### What is expected
Copy out only those lines running from the line with "[config.mk]" to the end of the listing, keeping each one exactly as it is.

### Available data
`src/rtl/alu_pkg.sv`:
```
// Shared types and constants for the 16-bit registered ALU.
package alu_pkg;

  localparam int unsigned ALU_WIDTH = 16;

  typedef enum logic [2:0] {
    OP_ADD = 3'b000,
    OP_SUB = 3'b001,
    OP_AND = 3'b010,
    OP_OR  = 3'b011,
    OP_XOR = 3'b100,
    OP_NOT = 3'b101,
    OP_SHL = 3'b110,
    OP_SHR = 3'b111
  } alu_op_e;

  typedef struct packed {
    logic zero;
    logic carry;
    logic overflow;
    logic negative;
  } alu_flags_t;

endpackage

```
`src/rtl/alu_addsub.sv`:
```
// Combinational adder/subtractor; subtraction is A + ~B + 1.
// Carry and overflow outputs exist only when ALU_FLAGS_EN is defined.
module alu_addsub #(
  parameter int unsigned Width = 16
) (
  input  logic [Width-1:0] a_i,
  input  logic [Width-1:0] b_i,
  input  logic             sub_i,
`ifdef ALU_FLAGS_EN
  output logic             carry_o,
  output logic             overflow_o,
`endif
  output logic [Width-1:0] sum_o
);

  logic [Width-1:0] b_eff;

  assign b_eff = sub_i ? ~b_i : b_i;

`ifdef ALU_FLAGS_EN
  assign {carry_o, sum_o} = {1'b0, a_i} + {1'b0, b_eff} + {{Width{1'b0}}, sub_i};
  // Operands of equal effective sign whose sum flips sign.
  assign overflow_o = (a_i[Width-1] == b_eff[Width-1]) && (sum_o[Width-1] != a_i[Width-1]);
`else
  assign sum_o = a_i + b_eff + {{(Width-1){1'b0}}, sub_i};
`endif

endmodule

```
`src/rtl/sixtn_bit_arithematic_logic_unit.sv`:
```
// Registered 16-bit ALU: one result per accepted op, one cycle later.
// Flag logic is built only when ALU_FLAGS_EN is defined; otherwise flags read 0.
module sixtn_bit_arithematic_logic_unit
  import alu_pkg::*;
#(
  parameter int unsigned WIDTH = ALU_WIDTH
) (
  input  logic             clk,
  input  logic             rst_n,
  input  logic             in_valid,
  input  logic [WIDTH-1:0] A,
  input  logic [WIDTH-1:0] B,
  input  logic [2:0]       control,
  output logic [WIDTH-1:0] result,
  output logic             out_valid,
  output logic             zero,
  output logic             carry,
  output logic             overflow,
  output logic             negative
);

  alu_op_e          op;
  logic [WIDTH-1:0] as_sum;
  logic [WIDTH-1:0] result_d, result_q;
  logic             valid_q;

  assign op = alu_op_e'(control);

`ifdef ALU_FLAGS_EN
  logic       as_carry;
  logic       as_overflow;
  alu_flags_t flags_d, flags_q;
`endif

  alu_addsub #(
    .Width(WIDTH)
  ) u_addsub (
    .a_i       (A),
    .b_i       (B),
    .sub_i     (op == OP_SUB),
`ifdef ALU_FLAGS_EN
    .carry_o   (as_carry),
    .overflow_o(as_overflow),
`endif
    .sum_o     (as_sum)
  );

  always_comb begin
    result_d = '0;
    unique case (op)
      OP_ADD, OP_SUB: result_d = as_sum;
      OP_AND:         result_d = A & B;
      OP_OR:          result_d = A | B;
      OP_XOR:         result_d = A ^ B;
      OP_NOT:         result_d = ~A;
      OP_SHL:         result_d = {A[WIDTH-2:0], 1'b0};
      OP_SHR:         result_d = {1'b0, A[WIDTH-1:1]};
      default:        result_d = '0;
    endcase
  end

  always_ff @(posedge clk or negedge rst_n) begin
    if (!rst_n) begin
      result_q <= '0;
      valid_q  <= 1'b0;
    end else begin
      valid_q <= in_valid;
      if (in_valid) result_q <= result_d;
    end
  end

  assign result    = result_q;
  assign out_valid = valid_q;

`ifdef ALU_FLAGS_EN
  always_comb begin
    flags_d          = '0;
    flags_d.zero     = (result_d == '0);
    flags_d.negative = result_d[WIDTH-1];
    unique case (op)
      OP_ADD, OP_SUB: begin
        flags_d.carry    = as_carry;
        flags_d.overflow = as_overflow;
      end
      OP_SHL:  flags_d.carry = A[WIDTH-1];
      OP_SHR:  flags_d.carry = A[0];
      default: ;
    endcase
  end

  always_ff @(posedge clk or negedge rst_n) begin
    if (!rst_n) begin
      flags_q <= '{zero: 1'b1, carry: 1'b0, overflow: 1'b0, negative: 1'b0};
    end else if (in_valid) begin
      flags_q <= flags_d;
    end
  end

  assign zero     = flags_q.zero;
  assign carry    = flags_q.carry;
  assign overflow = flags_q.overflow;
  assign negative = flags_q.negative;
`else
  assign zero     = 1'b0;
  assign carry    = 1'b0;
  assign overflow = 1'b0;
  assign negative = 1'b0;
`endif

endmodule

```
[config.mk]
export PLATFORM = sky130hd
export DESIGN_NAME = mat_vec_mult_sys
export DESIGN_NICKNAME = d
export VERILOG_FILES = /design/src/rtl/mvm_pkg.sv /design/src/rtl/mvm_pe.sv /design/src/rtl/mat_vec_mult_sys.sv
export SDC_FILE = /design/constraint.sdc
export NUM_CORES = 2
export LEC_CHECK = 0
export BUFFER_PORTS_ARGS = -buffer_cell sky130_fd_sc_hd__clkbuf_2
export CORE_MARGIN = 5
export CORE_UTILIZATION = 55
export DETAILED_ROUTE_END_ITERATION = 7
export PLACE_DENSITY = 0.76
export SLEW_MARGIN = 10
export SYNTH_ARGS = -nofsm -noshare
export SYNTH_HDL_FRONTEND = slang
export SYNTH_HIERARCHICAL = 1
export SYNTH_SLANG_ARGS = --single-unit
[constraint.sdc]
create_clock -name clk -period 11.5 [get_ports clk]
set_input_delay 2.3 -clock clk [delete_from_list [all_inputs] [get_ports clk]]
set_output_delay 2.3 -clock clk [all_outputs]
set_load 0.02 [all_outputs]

### Response to this task
[config.mk]
export PLATFORM = sky130hd
export DESIGN_NAME = mat_vec_mult_sys
export DESIGN_NICKNAME = d
export VERILOG_FILES = /design/src/rtl/mvm_pkg.sv /design/src/rtl/mvm_pe.sv /design/src/rtl/mat_vec_mult_sys.sv
export SDC_FILE = /design/constraint.sdc
export NUM_CORES = 2
export LEC_CHECK = 0
export BUFFER_PORTS_ARGS = -buffer_cell sky130_fd_sc_hd__clkbuf_2
export CORE_MARGIN = 5
export CORE_UTILIZATION = 55
export DETAILED_ROUTE_END_ITERATION = 7
export PLACE_DENSITY = 0.76
export SLEW_MARGIN = 10
export SYNTH_ARGS = -nofsm -noshare
export SYNTH_HDL_FRONTEND = slang
export SYNTH_HIERARCHICAL = 1
export SYNTH_SLANG_ARGS = --single-unit
[constraint.sdc]
create_clock -name clk -period 11.5 [get_ports clk]
set_input_delay 2.3 -clock clk [delete_from_list [all_inputs] [get_ports clk]]
set_output_delay 2.3 -clock clk [all_outputs]
set_load 0.02 [all_outputs]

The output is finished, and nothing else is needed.